In March we wrote about the demise of the brick-and-mortar computer store. This was because the last Paradigit store shut down. But other media chains such Expert, MediaMarkt, and EP still have brick-and-mortar locations on the high street. How is that possible? Are they not affected by fierce online competition? And why are they still renting those huge retail properties? Head of Commerce Daniela Sarlo and Online Marketer Michel Willemsen of Expert explain how their company is holding up.
With no fewer than 140 brick-and-mortar locations in the Netherlands, Expert will not be disappearing from the high street any time soon. In fact, its brick-and-mortar stores are still central to its strategy. “It’s all about the local business operator and his customer,” says Daniela Sarlo. “Local business operators know what they’re good at, they know the people in the neighbourhood and know where their needs lie. They use that knowledge to provide a fantastic service. And of course to sell products.”

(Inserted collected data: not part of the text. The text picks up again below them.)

`src/rtl/maxpool_pkg.sv`:
```
// Shared types and constants for the 2x2 stride-2 int8 max-pooling stage.
package maxpool_pkg;

    typedef enum logic [1:0] {
        StIdle  = 2'd0,
        StRun   = 2'd1,
        StDrain = 2'd2
    } state_e;

    localparam int unsigned RowBufDepth = 16;
    localparam int unsigned RowBufAw    = $clog2(RowBufDepth);
    localparam int unsigned PixW        = 8;

    localparam logic [5:0] FlLen4  = 6'd4;
    localparam logic [5:0] FlLen8  = 6'd8;
    localparam logic [5:0] FlLen16 = 6'd16;
    localparam logic [5:0] FlLen32 = 6'd32;

    function automatic logic fl_legal(input logic [5:0] fl);
        return (fl == FlLen4) || (fl == FlLen8) || (fl == FlLen16) || (fl == FlLen32);
    endfunction

endpackage

```
`src/rtl/maxpool_if.sv`:
```
// AXI-Stream bundle used for both the feature input and the pooled output.
interface maxpool_axis_if #(
    parameter int unsigned DataW = 32
);
    logic [DataW-1:0]   TDATA;
    logic [DataW/8-1:0] TKEEP;
    logic               TUSER;
    logic               TLAST;
    logic               TVALID;
    logic               TREADY;

    modport master (output TDATA, output TKEEP, output TUSER, output TLAST, output TVALID,
                    input TREADY);
    modport slave  (input TDATA, input TKEEP, input TUSER, input TLAST, input TVALID,
                    output TREADY);
endinterface

```
`src/rtl/maxpool_max2.sv`:
```
// Signed int8 two-input max; negative results clamp to 0 when MAXPOOL_RELU_EN is defined.
module maxpool_max2 (
    input  logic [7:0] i_a,
    input  logic [7:0] i_b,
    output logic [7:0] o_max
);

    logic [7:0] w_max;

    assign w_max = ($signed(i_a) > $signed(i_b)) ? i_a : i_b;

`ifdef MAXPOOL_RELU_EN
    assign o_max = w_max[7] ? 8'd0 : w_max;
`else
    assign o_max = w_max;
`endif

endmodule

```
`src/rtl/maxpool_module.sv`:
```
// 2x2 stride-2 max pooling over channel-major int8 feature maps, 4 pixels per stream word.
// Optional ReLU clamp on the pooled bytes is enabled by defining MAXPOOL_RELU_EN.
module maxpool_module
    import maxpool_pkg::*;
#(
    parameter int unsigned C_S00_AXIS_TDATA_WIDTH = 32
) (
    input  logic                  clk,
    input  logic                  rstn,
    maxpool_axis_if.slave         S_AXIS,
    maxpool_axis_if.master        M_AXIS,
    input  logic                  pool_start,
    output logic                  pool_done,
    input  logic                  pool_done_ack,
    input  logic [8:0]            input_ch,
    input  logic [5:0]            feature_length,
    output logic                  len_err
);

    state_e r_state, w_state_d;

    logic [5:0]  r_fl;
    logic [8:0]  r_nch;
    logic [2:0]  r_col;
    logic [4:0]  r_row;
    logic [7:0]  r_ch;
    logic [7:0]  r_rowbuf [RowBufDepth];
    logic [15:0] r_pack;
    logic        r_pack_half;
    logic [31:0] r_m_data;
    logic        r_m_valid;
    logic        r_m_last;
    logic        r_done;
    logic        r_len_err;

    logic [C_S00_AXIS_TDATA_WIDTH-1:0] w_word;
    logic [7:0]          w_h0, w_h1, w_v0, w_v1;
    logic [RowBufAw-1:0] w_idx0, w_idx1;
    logic w_cfg_ok, w_start_ok, w_start_bad;
    logic w_s_ready, w_accept, w_m_fire, w_load;
    logic w_col_last, w_row_last, w_ch_last, w_in_last;
    logic w_unused_side;

    assign w_word        = S_AXIS.TDATA;
    assign w_unused_side = ^{S_AXIS.TKEEP, S_AXIS.TUSER};

    // A zero or oversized channel count is rejected like an illegal side length.
    assign w_cfg_ok    = fl_legal(feature_length) && (input_ch != 9'd0) && (input_ch <= 9'd256);
    assign w_start_ok  = (r_state == StIdle) && pool_start && w_cfg_ok;
    assign w_start_bad = (r_state == StIdle) && pool_start && !w_cfg_ok;

    assign w_s_ready = (r_state == StRun) && (!r_m_valid || M_AXIS.TREADY);
    assign w_accept  = w_s_ready && S_AXIS.TVALID;
    assign w_m_fire  = r_m_valid && M_AXIS.TREADY;

    assign w_col_last = ({1'b0, r_col} == (r_fl[5:2] - 4'd1));
    assign w_row_last = ({1'b0, r_row} == (r_fl - 6'd1));
    assign w_ch_last  = ({1'b0, r_ch} == (r_nch - 9'd1));
    assign w_in_last  = w_col_last && w_row_last && w_ch_last;

    assign w_idx0 = {r_col, 1'b0};
    assign w_idx1 = {r_col, 1'b1};

    // Odd-row word completing a packed output word.
    assign w_load = w_accept && r_row[0] && r_pack_half;

    maxpool_max2 u_hmax0 (.i_a(w_word[7:0]),       .i_b(w_word[15:8]),  .o_max(w_h0));
    maxpool_max2 u_hmax1 (.i_a(w_word[23:16]),     .i_b(w_word[31:24]), .o_max(w_h1));
    maxpool_max2 u_vmax0 (.i_a(r_rowbuf[w_idx0]),  .i_b(w_h0),          .o_max(w_v0));
    maxpool_max2 u_vmax1 (.i_a(r_rowbuf[w_idx1]),  .i_b(w_h1),          .o_max(w_v1));

    always_comb begin
        w_state_d = r_state;
        unique case (r_state)
            StIdle:  if (w_start_ok) w_state_d = StRun;
            StRun:   if (w_accept && w_in_last) w_state_d = StDrain;
            StDrain: if (w_m_fire && r_m_last) w_state_d = StIdle;
            default: w_state_d = StIdle;
        endcase
    end

    always_ff @(posedge clk or negedge rstn) begin
        if (!rstn) begin
            r_state <= StIdle;
        end else begin
            r_state <= w_state_d;
        end
    end

    always_ff @(posedge clk or negedge rstn) begin
        if (!rstn) begin
            r_fl  <= '0;
            r_nch <= '0;
            r_col <= '0;
            r_row <= '0;
            r_ch  <= '0;
        end else if (w_start_ok) begin
            r_fl  <= feature_length;
            r_nch <= input_ch;
            r_col <= '0;
            r_row <= '0;
            r_ch  <= '0;
        end else if (w_accept) begin
            if (w_col_last) begin
                r_col <= '0;
                if (w_row_last) begin
                    r_row <= '0;
                    r_ch  <= w_ch_last ? 8'd0 : r_ch + 8'd1;
                end else begin
                    r_row <= r_row + 5'd1;
                end
            end else begin
                r_col <= r_col + 3'd1;
            end
        end
    end

    always_ff @(posedge clk or negedge rstn) begin
        if (!rstn) begin
            for (int unsigned i = 0; i < RowBufDepth; i++) begin
                r_rowbuf[i] <= '0;
            end
        end else if (w_accept && !r_row[0]) begin
            r_rowbuf[w_idx0] <= w_h0;
            r_rowbuf[w_idx1] <= w_h1;
        end
    end

    always_ff @(posedge clk or negedge rstn) begin
        if (!rstn) begin
            r_pack      <= '0;
            r_pack_half <= 1'b0;
        end else if (w_start_ok) begin
            r_pack_half <= 1'b0;
        end else if (w_accept && r_row[0]) begin
            if (r_pack_half) begin
                r_pack_half <= 1'b0;
            end else begin
                r_pack      <= {w_v1, w_v0};
                r_pack_half <= 1'b1;
            end
        end
    end

    // Loading is only possible when the output register is empty or firing this cycle.
    always_ff @(posedge clk or negedge rstn) begin
        if (!rstn) begin
            r_m_data  <= '0;
            r_m_valid <= 1'b0;
            r_m_last  <= 1'b0;
        end else if (w_load) begin
            r_m_data  <= {w_v1, w_v0, r_pack};
            r_m_valid <= 1'b1;
            r_m_last  <= w_in_last;
        end else if (w_m_fire) begin
            r_m_valid <= 1'b0;
            r_m_last  <= 1'b0;
        end
    end

    always_ff @(posedge clk or negedge rstn) begin
        if (!rstn) begin
            r_done    <= 1'b0;
            r_len_err <= 1'b0;
        end else begin
            if (pool_done_ack) begin
                r_done <= 1'b0;
            end else if (w_m_fire && r_m_last) begin
                r_done <= 1'b1;
            end

            if (w_start_bad) begin
                r_len_err <= 1'b1;
            end else if (w_start_ok) begin
                r_len_err <= 1'b0;
            end else if (w_accept && (S_AXIS.TLAST != w_in_last)) begin
                r_len_err <= 1'b1;
            end
        end
    end

    assign S_AXIS.TREADY = w_s_ready;
    assign M_AXIS.TDATA  = r_m_data;
    assign M_AXIS.TKEEP  = 4'hF;
    assign M_AXIS.TUSER  = 1'b0;
    assign M_AXIS.TLAST  = r_m_last;
    assign M_AXIS.TVALID = r_m_valid;
    assign pool_done     = r_done;
    assign len_err       = r_len_err;

endmodule

```
`src/flat_wrapper.sv`:
```
// flat-port wrapper written by rule: the top's interface ports become plain ports
module maxpool_module_flat import maxpool_pkg::*;
#(
    parameter int unsigned C_S00_AXIS_TDATA_WIDTH = 32
)
  (clk, rstn, pool_start, pool_done, pool_done_ack, input_ch, feature_length, len_err, S_AXIS_TDATA, S_AXIS_TKEEP, S_AXIS_TUSER, S_AXIS_TLAST, S_AXIS_TVALID, S_AXIS_TREADY, M_AXIS_TDATA, M_AXIS_TKEEP, M_AXIS_TUSER, M_AXIS_TLAST, M_AXIS_TVALID, M_AXIS_TREADY);
  maxpool_axis_if S_AXIS_i ();
  maxpool_axis_if M_AXIS_i ();
  input  logic clk;
  input  logic rstn;
  input  logic pool_start;
  output logic pool_done;
  input  logic pool_done_ack;
  input  logic [8:0] input_ch;
  input  logic [5:0] feature_length;
  output logic len_err;
  input wire logic [$bits(S_AXIS_i.TDATA)-1:0] S_AXIS_TDATA;
  input wire logic [$bits(S_AXIS_i.TKEEP)-1:0] S_AXIS_TKEEP;
  input wire logic [$bits(S_AXIS_i.TUSER)-1:0] S_AXIS_TUSER;
  input wire logic [$bits(S_AXIS_i.TLAST)-1:0] S_AXIS_TLAST;
  input wire logic [$bits(S_AXIS_i.TVALID)-1:0] S_AXIS_TVALID;
  output wire logic [$bits(S_AXIS_i.TREADY)-1:0] S_AXIS_TREADY;
  output wire logic [$bits(M_AXIS_i.TDATA)-1:0] M_AXIS_TDATA;
  output wire logic [$bits(M_AXIS_i.TKEEP)-1:0] M_AXIS_TKEEP;
  output wire logic [$bits(M_AXIS_i.TUSER)-1:0] M_AXIS_TUSER;
  output wire logic [$bits(M_AXIS_i.TLAST)-1:0] M_AXIS_TLAST;
  output wire logic [$bits(M_AXIS_i.TVALID)-1:0] M_AXIS_TVALID;
  input wire logic [$bits(M_AXIS_i.TREADY)-1:0] M_AXIS_TREADY;
  assign S_AXIS_i.TDATA = S_AXIS_TDATA;
  assign S_AXIS_i.TKEEP = S_AXIS_TKEEP;
  assign S_AXIS_i.TUSER = S_AXIS_TUSER;
  assign S_AXIS_i.TLAST = S_AXIS_TLAST;
  assign S_AXIS_i.TVALID = S_AXIS_TVALID;
  assign S_AXIS_TREADY = S_AXIS_i.TREADY;
  assign M_AXIS_TDATA = M_AXIS_i.TDATA;
  assign M_AXIS_TKEEP = M_AXIS_i.TKEEP;
  assign M_AXIS_TUSER = M_AXIS_i.TUSER;
  assign M_AXIS_TLAST = M_AXIS_i.TLAST;
  assign M_AXIS_TVALID = M_AXIS_i.TVALID;
  assign M_AXIS_i.TREADY = M_AXIS_TREADY;
  maxpool_module #(.C_S00_AXIS_TDATA_WIDTH(C_S00_AXIS_TDATA_WIDTH)) u_core (.clk(clk), .rstn(rstn), .S_AXIS(S_AXIS_i), .M_AXIS(M_AXIS_i), .pool_start(pool_start), .pool_done(pool_done), .pool_done_ack(pool_done_ack), .input_ch(input_ch), .feature_length(feature_length), .len_err(len_err));
endmodule
```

“When you buy something from Expert, whether it’s online or offline, you end up at the local shop on the corner,” Michel adds. “For busy young families and the elderly, it’s ideal. The local business operator knows your needs and can even drop by to install something or figure out what’s needed to install something.”
A local feeling, both online and offline
Expert therefore mainly focuses on personal attention to the customer. This is also reflected in its online strategy. There should be a synergy between the online and offline (and local) shop. “For example, if you have a question about a product in the product comparison series, it will be answered by the Expert in your area. Our customers really like that and it’s reflected in our sales figures.”
Experiencing a product is also one of the company’s pillars. Customers still visit a store to see, touch, and hear a product before buying. They can also visit their local store for service-related questions or issues.
At the same time though, there’s been a movement from offline to online. Physical folders, for example, are provided with QR codes to search for products online. That, in turn, boosts visitor numbers. “Ultimately, we strive for an effortless and above all reliable customer journey with a low return percentage and so more income from online and offline sales.”
The customer is still key
Of course, it’s utopian to think that online and offline play well together. Sarlo: “There are certainly shifts in turnover, although these figures are currently distorted by Covid. In any event, the fact is we have to slice the pie between online and offline, but we don’t see that leading to the closing of any stores. On the contrary, we expect to focus even more on personal and local service in five years’ time. In our stores. Because before you spend big on a TV, audio system, or washing machine, you want to experience the product and be able to ask questions. We’ll continue to do what we’re good at: online and offline local business. With the personal service of the local Expert at the customer’s home.”